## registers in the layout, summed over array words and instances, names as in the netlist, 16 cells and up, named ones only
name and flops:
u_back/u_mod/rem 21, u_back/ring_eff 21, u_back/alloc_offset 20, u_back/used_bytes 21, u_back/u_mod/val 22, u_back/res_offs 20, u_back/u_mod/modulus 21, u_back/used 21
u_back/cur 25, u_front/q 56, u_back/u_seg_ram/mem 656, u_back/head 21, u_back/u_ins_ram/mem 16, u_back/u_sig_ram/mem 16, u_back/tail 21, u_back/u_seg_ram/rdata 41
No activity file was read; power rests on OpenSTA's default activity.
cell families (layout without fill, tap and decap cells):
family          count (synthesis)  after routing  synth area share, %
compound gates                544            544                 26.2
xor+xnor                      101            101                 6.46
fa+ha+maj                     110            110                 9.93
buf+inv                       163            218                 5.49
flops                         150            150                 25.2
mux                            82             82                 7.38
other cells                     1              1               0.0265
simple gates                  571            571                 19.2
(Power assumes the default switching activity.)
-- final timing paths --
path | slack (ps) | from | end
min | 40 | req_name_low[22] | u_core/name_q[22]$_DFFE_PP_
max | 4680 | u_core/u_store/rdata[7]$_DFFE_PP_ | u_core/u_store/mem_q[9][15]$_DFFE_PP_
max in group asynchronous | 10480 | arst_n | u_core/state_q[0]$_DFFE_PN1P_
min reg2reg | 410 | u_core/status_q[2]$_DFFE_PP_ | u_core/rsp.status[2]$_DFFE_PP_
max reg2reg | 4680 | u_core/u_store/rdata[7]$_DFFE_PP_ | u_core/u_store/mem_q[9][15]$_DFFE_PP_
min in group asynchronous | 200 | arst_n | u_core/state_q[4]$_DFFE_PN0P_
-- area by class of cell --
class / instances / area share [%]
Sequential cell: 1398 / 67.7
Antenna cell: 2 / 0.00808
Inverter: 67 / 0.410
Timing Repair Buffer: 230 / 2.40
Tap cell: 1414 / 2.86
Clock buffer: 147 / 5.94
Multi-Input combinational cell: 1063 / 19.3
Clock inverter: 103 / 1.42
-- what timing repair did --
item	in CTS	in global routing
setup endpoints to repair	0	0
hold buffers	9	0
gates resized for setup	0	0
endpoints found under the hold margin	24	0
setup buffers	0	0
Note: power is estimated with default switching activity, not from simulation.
## config.mk

```make
export PLATFORM = sky130hd
export DESIGN_NAME = nnlt_slot_scan
export DESIGN_NICKNAME = d
export VERILOG_FILES = /design/src/design/nnlt_slot_scan.sv
export SDC_FILE = /design/constraint.sdc
export NUM_CORES = 1
export LEC_CHECK = 0
export BUFFER_PORTS_ARGS = -buffer_cell sky130_fd_sc_hd__buf_2
export CORE_MARGIN = 5
export CORE_UTILIZATION = 40
export CTS_CLUSTER_SIZE = 28
export DETAILED_ROUTE_END_ITERATION = 16
export MAX_ROUTING_LAYER = met4
export PLACE_DENSITY = 0.84
export SLEW_MARGIN = 0
export SYNTH_ARGS = -nofsm -noshare
export SYNTH_HDL_FRONTEND = slang
export SYNTH_SLANG_ARGS = --single-unit
export TNS_END_PERCENT = 20
```

## constraint.sdc

```tcl
create_clock -name clk -period 4.4 [get_ports clk]
set_input_delay 0.44 -clock clk [delete_from_list [all_inputs] [get_ports clk]]
set_output_delay 0.44 -clock clk [all_outputs]
set_load 0.1 [all_outputs]
```
File: config.mk
export PLATFORM = sky130hd
export DESIGN_NAME = sat_ctrl
export DESIGN_NICKNAME = d
export VERILOG_FILES = /design/src/rtl/sat_pkg.sv /design/src/rtl/sat_ctrl.sv
export SDC_FILE = /design/constraint.sdc
export NUM_CORES = 1
export LEC_CHECK = 0
export BUFFER_PORTS_ARGS = -buffer_cell sky130_fd_sc_hd__buf_2
export CAP_MARGIN = 20
export CORE_AREA = 3 3 40 42
export DETAILED_ROUTE_END_ITERATION = 10
export DIE_AREA = 0 0 43 45
export PLACE_DENSITY = 0.56
export SYNTH_ARGS = -nofsm -noshare
export SYNTH_HDL_FRONTEND = slang
export SYNTH_SLANG_ARGS = --single-unit
File: constraint.sdc
create_clock -name clk -period 1.8 [get_ports clk]
set_input_delay 0.27 -clock clk [delete_from_list [all_inputs] [get_ports clk]]
set_output_delay 0.27 -clock clk [all_outputs]
set_load 0.02 [all_outputs]
File: src/rtl/sat_pkg.sv
`default_nettype none
package sat_pkg;
  localparam int MAX_ROWS = 1024;
  localparam int MAX_COLS = 2048;
  localparam int MAX_DEGREE = 32;
  localparam int RW = $clog2(MAX_ROWS);
  localparam int CW = $clog2(MAX_COLS);
  localparam int DPW = $clog2(MAX_DEGREE);
  localparam int DW = $clog2(MAX_DEGREE + 1);
  localparam int RLW = RW + DPW;
  localparam int CLW = CW + DPW;

  localparam logic [0:0] CFG_ROWS = 1'b0;
  localparam logic [0:0] CFG_COLS = 1'b1;

  localparam logic CMD_ADD = 1'b0;
  localparam logic CMD_REMOVE = 1'b1;

  typedef enum logic [2:0] {
    ST_OK = 3'd0,
    ST_COL_RANGE = 3'd1,
    ST_ROW_RANGE = 3'd2,
    ST_DUP_ROW = 3'd3,
    ST_DUP_COL = 3'd4,
    ST_ABSENT = 3'd5,
    ST_ONE_SIDED = 3'd6,
    ST_FULL = 3'd7
  } status_t;

  typedef enum logic [2:0] {
    S_CLEAR,
    S_IDLE,
    S_DEG,
    S_SCAN,
    S_LAST,
    S_WRITE,
    S_PEAK,
    S_OUT
  } state_t;

  typedef struct packed {
    logic clear;
    logic load;
    logic read_deg;
    logic scan_start;
    logic scan_step;
    logic read_last;
    logic commit;
    logic peak;
    logic out_valid;
  } ctl_t;

  typedef struct packed {
    logic clear_done;
    logic range_bad;
    logic scan_done;
    logic out_taken;
  } sts_t;
endpackage
`default_nettype wire

File: src/rtl/sat_ctrl.sv
`default_nettype none
module sat_ctrl (
  input  wire logic clk,
  input  wire logic rst,
  input  wire logic in_fire,
  input  wire sat_pkg::sts_t sts,
  output sat_pkg::ctl_t ctl,
  output logic idle
);
  import sat_pkg::*;

  state_t state, state_next;

  always_ff @(posedge clk) begin
    if (rst) state <= S_CLEAR;
    else state <= state_next;
  end

  always_comb begin
    state_next = state;
    case (state)
      S_CLEAR: if (sts.clear_done) state_next = S_IDLE;
      S_IDLE: if (in_fire) state_next = S_DEG;
      S_DEG: state_next = sts.range_bad ? S_OUT : S_SCAN;
      S_SCAN: if (sts.scan_done) state_next = S_LAST;
      S_LAST: state_next = S_WRITE;
      S_WRITE: state_next = S_PEAK;
      S_PEAK: state_next = S_OUT;
      S_OUT: if (sts.out_taken) state_next = S_IDLE;
      default: state_next = S_IDLE;
    endcase
  end

  always_comb begin
    ctl = '0;
    idle = 1'b0;
    case (state)
      S_CLEAR: ctl.clear = 1'b1;
      S_IDLE: begin
        idle = 1'b1;
        ctl.load = in_fire;
      end
      S_DEG: begin
        ctl.read_deg = 1'b1;
        ctl.scan_start = !sts.range_bad;
      end
      S_SCAN: ctl.scan_step = 1'b1;
      S_LAST: ctl.read_last = 1'b1;
      S_WRITE: ctl.commit = 1'b1;
      S_PEAK: ctl.peak = 1'b1;
      S_OUT: ctl.out_valid = 1'b1;
      default: ctl = '0;
    endcase
  end
endmodule
`default_nettype wire

==> results of run 1 <==
layer usage:
metal,track usage,routed length (um)
met2,0.0898,247
met5,0,0
met3,0.0598,101
met1,0.0959,300
met4,0.0361,0
worst paths after layout:
kind                            slack (ns)  endpoint  startpoint
worst max-delay path                  0.26    ctl[4]    state[2]
worst min register to register        0.63  state[1]    state[1]
worst max register to register        0.62  state[1]    state[2]
worst min-delay path                  0.25  state[1]         rst
cell usage after synthesis (all sizes together):
cell type	number
nor3b	2
mux2i	2
and3	2
nor3	4
a2bb2oi	1
nand2b	1
o21ai	1
nor4	3
dfxtp	3
and2	1
nor2	7
inv	1
nand2	2
buf	3
nand3	1
layout make-up:
| type | count | area, sq um |
|---|---|---|
| Sequential cell | 3 | 61.3 |
| Tap cell | 15 | 18.8 |
| Fill cell | 150 | 906 |
| Multi-Input combinational cell | 27 | 181 |
| Timing Repair Buffer | 17 | 87.6 |
| Inverter | 1 | 3.75 |
| Clock buffer | 4 | 26.3 |
metrics by stage:
| stage | setup slack, ns | util | area [sq um] | instances | hold slack (ns) |
|---|---|---|---|---|---|
| floorplan | 0.441 | - | 279 | 34 | 0.341 |
| global placement | 0.463 | 0.274 | 352 | 63 | 0.487 |
| detailed placement | 0.394 | 0.274 | 352 | 63 | 0.491 |
| CTS | 0.144 | 0.294 | 378 | 67 | 0.242 |
| global route | 0.134 | 0.295 | 379 | 67 | 0.247 |
| finish | 0.265 | 0.295 | 379 | 67 | 0.250 |
cell families (layout without fill, tap and decap cells):
kind of cell,Yosys count,after routing,synth area share
buf+inv,4,22,0.135
flops,3,3,0.215
mux,2,2,0.0718
simple gates,23,23,0.516
compound gates,2,2,0.0628
power by group:
| group | total (mW) | internal (mW) | switching [mW] |
|---|---|---|---|
| Clock | 0.115 | 0.0829 | 0.0323 |
| Combinational | 0.0889 | 0.0381 | 0.0508 |
| Sequential | 0.0881 | 0.0732 | 0.0149 |
| Total | 0.292 | 0.194 | 0.0980 |
<file path="config.mk">
export PLATFORM = sky130hd
export DESIGN_NAME = babylonian_square_root
export DESIGN_NICKNAME = d
export VERILOG_FILES = /design/src/hdl/bsr_pkg.sv /design/src/hdl/bsr_csr.sv /design/src/hdl/bsr_divider.sv /design/src/hdl/babylonian_square_root.sv
export SDC_FILE = /design/constraint.sdc
export NUM_CORES = 1
export LEC_CHECK = 0
export BUFFER_PORTS_ARGS = -buffer_cell sky130_fd_sc_hd__buf_2
export CORE_MARGIN = 2
export CORE_UTILIZATION = 48
export CTS_CLUSTER_DIAMETER = 30
export DETAILED_ROUTE_END_ITERATION = 6
export PLACE_DENSITY = 0.65
export SKIP_LAST_GASP = 1
export SLEW_MARGIN = 20
export SYNTH_ARGS = -nofsm -noshare
export SYNTH_HDL_FRONTEND = slang
export SYNTH_SLANG_ARGS = --single-unit
</file>
<file path="constraint.sdc">
create_clock -name clock -period 7.9 [get_ports clock]
set_input_delay 1.58 -clock clock [delete_from_list [all_inputs] [get_ports clock]]
set_output_delay 1.58 -clock clock [all_outputs]
set_load 0.1 [all_outputs]
</file>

★ ★ ★ ★ ★

Task instructions:
Restate the data verbatim through the "u_back/cur 25, u_front/q" line.

Result of this exercise:
## registers in the layout, summed over array words and instances, names as in the netlist, 16 cells and up, named ones only
name and flops:
u_back/u_mod/rem 21, u_back/ring_eff 21, u_back/alloc_offset 20, u_back/used_bytes 21, u_back/u_mod/val 22, u_back/res_offs 20, u_back/u_mod/modulus 21, u_back/used 21
u_back/cur 25, u_front/q 56, u_back/u_seg_ram/mem 656, u_back/head 21, u_back/u_ins_ram/mem 16, u_back/u_sig_ram/mem 16, u_back/tail 21, u_back/u_seg_ram/rdata 41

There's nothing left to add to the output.